Short baseline neutrino oscillations: When entanglement suppresses coherence

Abstract

For neutrino oscillations to take place the entangled quantum state of a neutrino and a charged lepton produced via charged current interactions must be disentangled. Implementing a nonperturbative Wigner-Weisskopf method we obtain the correct entangled quantum state of neutrinos and charged leptons from the (two-body) decay of a parent particle. The source lifetime and disentanglement length scale lead to a suppression of the oscillation probabilities in short-baseline experiments. The suppression is determined by $\ensuremath{\pi}{L}_{s}/{L}_{\mathrm{osc}}$ where ${L}_{s}$ is the smallest of the decay length of the parent particle or the disentanglement length scale. For ${L}_{s}\ensuremath{\ge}{L}_{\mathrm{osc}}$ coherence and oscillations are suppressed. These effects are more prominent in short base line experiments and at low neutrino energy.
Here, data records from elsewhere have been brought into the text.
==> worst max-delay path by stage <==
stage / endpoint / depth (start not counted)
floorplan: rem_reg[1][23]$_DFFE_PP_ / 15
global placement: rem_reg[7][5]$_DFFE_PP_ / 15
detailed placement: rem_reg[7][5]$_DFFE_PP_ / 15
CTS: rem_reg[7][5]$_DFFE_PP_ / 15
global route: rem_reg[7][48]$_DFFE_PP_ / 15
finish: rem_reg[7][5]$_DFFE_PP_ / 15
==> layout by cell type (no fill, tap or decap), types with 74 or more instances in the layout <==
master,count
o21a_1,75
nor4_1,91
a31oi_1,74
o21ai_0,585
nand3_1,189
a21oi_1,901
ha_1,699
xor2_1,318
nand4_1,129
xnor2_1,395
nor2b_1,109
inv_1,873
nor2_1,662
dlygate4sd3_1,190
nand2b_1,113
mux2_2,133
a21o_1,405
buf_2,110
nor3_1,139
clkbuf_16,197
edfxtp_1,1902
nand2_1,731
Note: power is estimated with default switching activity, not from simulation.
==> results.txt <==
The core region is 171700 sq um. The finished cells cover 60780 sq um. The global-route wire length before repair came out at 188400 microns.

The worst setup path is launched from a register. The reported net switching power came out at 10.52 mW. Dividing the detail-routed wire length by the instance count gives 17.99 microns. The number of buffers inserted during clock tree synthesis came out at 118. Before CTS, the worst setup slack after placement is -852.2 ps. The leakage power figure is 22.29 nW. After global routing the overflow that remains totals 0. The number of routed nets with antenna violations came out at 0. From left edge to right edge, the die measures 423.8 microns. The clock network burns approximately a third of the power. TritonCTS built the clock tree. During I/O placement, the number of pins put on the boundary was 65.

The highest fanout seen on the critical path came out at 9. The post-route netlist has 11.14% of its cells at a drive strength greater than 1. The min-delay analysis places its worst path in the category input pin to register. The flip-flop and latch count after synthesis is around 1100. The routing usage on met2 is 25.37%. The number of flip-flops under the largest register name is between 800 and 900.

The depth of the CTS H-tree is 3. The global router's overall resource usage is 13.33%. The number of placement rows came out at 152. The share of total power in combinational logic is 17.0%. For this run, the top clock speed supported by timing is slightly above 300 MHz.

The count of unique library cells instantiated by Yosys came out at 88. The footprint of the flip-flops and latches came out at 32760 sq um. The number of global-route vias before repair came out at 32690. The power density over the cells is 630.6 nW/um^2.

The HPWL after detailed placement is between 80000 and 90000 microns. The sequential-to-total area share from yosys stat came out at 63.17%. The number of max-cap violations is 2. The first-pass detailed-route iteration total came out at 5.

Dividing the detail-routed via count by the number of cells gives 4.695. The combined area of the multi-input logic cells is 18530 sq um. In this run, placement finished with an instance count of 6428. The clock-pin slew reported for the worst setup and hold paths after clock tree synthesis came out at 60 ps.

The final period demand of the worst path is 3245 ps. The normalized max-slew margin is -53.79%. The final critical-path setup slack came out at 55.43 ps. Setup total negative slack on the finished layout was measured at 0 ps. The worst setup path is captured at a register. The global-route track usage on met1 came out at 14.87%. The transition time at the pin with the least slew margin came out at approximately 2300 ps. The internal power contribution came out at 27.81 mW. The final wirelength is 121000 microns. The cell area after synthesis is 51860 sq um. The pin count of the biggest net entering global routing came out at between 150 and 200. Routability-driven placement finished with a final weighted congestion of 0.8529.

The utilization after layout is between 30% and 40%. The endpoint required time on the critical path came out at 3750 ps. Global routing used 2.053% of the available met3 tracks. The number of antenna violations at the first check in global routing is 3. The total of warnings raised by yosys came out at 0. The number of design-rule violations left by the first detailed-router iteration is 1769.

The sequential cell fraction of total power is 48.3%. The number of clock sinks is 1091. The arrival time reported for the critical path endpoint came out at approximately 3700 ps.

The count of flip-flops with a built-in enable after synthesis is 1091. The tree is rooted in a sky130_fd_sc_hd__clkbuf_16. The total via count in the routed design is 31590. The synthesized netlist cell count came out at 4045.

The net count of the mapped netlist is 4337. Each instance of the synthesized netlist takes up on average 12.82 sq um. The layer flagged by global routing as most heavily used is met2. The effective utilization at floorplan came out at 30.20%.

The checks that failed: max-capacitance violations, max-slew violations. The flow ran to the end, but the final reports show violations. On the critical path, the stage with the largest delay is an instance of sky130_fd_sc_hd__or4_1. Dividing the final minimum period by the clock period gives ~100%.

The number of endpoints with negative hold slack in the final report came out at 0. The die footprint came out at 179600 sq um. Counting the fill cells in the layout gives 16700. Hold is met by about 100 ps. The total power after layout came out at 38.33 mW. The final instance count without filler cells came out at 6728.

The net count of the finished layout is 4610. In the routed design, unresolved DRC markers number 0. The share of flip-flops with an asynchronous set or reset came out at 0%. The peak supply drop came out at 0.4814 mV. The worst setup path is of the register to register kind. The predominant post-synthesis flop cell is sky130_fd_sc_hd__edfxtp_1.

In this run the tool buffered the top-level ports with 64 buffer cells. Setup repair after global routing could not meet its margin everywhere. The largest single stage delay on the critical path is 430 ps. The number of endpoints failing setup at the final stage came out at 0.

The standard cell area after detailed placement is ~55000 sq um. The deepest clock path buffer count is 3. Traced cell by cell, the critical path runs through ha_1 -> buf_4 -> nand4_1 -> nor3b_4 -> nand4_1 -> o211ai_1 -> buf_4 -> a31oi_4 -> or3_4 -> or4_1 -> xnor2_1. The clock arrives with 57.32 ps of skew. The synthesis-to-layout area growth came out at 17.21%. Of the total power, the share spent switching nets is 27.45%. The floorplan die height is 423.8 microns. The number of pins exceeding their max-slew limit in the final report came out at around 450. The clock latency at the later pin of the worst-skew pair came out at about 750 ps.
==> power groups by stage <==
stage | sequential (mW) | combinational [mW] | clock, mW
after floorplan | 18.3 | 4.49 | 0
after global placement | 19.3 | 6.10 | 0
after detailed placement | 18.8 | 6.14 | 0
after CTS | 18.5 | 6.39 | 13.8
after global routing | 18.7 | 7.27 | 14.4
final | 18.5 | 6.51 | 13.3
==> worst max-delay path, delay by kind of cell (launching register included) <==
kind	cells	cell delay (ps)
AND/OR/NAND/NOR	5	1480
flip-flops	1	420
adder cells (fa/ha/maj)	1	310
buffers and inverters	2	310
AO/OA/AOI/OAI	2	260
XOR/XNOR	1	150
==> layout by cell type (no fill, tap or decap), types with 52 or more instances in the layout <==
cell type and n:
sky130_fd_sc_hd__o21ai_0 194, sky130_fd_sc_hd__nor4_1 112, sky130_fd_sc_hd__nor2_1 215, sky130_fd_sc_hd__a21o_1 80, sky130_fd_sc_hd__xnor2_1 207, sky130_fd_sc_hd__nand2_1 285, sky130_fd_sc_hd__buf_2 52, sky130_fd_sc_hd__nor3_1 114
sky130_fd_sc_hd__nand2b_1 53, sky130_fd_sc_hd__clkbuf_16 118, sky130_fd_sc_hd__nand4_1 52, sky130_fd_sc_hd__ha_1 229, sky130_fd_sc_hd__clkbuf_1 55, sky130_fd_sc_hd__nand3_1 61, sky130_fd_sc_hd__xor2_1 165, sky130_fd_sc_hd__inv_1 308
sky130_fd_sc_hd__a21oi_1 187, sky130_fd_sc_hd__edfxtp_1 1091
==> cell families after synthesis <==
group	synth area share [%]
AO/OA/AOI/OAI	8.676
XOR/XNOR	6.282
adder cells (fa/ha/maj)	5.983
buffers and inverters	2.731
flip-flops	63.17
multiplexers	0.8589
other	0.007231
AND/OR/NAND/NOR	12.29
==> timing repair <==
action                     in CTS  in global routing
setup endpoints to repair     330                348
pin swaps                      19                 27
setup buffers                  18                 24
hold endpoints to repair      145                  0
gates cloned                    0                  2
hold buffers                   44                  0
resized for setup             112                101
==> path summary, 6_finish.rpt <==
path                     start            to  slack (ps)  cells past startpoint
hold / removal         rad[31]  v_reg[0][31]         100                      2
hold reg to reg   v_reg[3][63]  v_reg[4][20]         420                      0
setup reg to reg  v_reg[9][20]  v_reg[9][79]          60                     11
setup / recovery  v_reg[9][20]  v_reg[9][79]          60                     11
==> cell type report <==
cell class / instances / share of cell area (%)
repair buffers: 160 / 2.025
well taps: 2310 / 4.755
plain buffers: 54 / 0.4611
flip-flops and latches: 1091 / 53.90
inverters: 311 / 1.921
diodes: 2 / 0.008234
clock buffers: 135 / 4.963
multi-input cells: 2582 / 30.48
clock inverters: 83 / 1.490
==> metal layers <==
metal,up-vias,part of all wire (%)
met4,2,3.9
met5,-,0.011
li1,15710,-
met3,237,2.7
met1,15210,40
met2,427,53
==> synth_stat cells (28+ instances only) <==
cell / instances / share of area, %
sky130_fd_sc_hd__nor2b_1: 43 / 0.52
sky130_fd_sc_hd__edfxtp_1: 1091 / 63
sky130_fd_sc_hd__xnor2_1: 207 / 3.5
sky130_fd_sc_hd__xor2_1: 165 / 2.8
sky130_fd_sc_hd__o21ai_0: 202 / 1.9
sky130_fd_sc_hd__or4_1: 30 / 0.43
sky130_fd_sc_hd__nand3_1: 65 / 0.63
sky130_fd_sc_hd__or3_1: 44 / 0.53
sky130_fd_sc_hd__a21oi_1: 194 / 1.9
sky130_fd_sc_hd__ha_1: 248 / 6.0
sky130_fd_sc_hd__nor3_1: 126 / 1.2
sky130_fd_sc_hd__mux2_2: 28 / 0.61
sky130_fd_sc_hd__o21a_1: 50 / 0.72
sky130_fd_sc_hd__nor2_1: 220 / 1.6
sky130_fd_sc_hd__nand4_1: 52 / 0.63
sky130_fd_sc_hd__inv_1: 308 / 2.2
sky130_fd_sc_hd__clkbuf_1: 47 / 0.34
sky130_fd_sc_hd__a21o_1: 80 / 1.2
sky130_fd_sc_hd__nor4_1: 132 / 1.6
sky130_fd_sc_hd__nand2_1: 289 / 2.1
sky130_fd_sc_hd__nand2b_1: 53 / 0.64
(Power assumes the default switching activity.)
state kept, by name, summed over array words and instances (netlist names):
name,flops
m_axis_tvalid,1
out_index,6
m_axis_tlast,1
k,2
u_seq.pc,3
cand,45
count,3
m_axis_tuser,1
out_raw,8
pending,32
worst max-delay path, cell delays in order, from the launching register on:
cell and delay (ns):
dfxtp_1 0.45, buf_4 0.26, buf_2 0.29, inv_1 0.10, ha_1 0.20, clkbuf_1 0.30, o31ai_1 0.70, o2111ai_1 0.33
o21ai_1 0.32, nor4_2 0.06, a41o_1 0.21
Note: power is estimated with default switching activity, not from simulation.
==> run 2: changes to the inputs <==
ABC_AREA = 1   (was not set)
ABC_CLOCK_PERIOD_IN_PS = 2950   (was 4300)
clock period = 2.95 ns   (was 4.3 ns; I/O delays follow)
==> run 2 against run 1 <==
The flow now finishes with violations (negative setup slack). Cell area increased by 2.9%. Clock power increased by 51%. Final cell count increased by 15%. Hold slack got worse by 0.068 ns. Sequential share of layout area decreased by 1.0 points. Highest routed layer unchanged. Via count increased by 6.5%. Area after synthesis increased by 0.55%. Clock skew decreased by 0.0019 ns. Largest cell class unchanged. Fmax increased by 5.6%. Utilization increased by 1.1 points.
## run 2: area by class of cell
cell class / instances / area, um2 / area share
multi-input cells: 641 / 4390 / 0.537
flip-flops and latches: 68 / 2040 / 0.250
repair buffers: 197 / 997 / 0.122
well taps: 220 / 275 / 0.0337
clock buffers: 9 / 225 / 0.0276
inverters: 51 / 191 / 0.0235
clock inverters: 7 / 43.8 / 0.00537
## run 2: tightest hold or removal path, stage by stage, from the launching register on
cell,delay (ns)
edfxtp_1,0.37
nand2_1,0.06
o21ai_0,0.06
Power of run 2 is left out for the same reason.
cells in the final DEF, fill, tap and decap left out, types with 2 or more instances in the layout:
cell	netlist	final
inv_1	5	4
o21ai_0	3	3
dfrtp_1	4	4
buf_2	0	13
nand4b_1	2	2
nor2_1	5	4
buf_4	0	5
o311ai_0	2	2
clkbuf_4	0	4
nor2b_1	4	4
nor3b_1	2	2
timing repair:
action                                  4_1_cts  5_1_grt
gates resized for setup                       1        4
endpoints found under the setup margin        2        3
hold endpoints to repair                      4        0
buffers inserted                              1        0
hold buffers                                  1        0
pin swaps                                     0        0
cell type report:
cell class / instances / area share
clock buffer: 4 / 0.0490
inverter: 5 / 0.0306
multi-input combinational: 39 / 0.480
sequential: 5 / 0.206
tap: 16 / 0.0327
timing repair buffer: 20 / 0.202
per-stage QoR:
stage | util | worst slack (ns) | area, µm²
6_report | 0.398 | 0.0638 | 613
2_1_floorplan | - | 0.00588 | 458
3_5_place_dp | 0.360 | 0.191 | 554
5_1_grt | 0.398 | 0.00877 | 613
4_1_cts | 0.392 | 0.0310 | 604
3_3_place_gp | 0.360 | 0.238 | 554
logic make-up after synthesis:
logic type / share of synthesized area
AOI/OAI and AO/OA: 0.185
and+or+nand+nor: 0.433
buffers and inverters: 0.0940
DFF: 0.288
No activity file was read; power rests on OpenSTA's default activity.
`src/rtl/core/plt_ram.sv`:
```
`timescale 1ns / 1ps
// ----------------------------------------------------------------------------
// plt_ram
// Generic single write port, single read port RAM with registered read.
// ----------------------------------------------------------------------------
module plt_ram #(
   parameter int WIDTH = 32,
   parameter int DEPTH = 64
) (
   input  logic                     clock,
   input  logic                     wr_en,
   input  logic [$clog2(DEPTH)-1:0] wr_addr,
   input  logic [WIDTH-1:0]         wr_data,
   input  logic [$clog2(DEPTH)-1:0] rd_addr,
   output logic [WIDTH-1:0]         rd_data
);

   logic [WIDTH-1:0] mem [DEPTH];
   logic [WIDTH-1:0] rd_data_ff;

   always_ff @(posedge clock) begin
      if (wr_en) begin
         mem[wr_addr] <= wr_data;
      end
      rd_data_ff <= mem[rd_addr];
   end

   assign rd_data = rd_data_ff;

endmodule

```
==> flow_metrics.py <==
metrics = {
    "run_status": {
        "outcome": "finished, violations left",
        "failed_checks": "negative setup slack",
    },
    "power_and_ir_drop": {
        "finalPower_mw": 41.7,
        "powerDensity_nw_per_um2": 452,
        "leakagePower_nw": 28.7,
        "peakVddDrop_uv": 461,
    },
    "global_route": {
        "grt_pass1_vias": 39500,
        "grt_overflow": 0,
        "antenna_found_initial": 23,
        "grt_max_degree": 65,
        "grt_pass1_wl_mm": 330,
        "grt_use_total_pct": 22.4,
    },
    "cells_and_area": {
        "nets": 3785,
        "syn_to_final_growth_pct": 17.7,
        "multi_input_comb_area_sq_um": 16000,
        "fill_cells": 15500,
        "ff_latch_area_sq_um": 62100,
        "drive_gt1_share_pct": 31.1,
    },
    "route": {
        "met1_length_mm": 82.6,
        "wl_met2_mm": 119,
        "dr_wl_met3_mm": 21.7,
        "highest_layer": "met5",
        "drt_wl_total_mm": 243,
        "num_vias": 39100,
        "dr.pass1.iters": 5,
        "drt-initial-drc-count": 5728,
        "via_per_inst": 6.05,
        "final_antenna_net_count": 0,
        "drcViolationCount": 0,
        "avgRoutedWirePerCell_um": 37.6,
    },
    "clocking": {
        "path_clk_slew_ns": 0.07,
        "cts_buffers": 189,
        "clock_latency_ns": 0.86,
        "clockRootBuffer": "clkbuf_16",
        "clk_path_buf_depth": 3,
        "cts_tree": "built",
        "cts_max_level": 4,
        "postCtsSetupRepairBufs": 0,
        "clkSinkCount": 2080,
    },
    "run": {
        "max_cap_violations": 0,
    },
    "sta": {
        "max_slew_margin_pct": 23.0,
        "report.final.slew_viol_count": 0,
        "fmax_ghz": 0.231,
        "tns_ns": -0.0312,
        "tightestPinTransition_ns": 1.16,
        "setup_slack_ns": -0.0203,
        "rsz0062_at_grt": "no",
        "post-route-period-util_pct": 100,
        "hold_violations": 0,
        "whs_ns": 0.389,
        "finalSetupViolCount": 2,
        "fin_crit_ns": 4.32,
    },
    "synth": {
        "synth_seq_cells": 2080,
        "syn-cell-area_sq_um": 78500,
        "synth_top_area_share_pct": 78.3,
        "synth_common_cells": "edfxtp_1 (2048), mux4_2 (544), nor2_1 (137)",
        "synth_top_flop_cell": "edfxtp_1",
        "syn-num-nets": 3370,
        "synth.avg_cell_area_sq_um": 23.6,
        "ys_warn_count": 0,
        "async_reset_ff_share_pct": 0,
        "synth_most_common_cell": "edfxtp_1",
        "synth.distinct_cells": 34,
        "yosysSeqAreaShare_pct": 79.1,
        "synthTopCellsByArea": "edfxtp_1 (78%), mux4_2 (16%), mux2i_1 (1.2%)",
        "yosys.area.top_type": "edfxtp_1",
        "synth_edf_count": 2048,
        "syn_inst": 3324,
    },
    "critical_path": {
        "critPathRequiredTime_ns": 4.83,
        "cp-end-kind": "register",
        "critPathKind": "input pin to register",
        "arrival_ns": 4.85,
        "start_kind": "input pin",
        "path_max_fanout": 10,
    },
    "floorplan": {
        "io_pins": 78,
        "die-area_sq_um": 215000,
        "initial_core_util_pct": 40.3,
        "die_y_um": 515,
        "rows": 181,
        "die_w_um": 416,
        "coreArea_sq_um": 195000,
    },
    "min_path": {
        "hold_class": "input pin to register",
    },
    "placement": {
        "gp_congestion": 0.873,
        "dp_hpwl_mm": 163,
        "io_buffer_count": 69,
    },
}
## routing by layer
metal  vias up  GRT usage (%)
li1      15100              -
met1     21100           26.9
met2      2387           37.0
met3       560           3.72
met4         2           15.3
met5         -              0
We obtain the corrections to the appearance and disappearance probabilities modified by both the lifetime of the source and the disentanglement scale and discuss their implications for accelerator and reactor experiments. These effects imply that fits to the experimental data based on the usual quantum mechanical formulation underestimate ${sin}^{2}(2\ensuremath{\theta})$ and $\ensuremath{\delta}{m}^{2}$, and are more dramatic for $\ensuremath{\delta}{m}^{2}\ensuremath{\simeq}{\mathrm{eV}}^{2}$, the mass range for new generations of sterile neutrinos that could explain the short-baseline anomalies and long disentanglement length scales.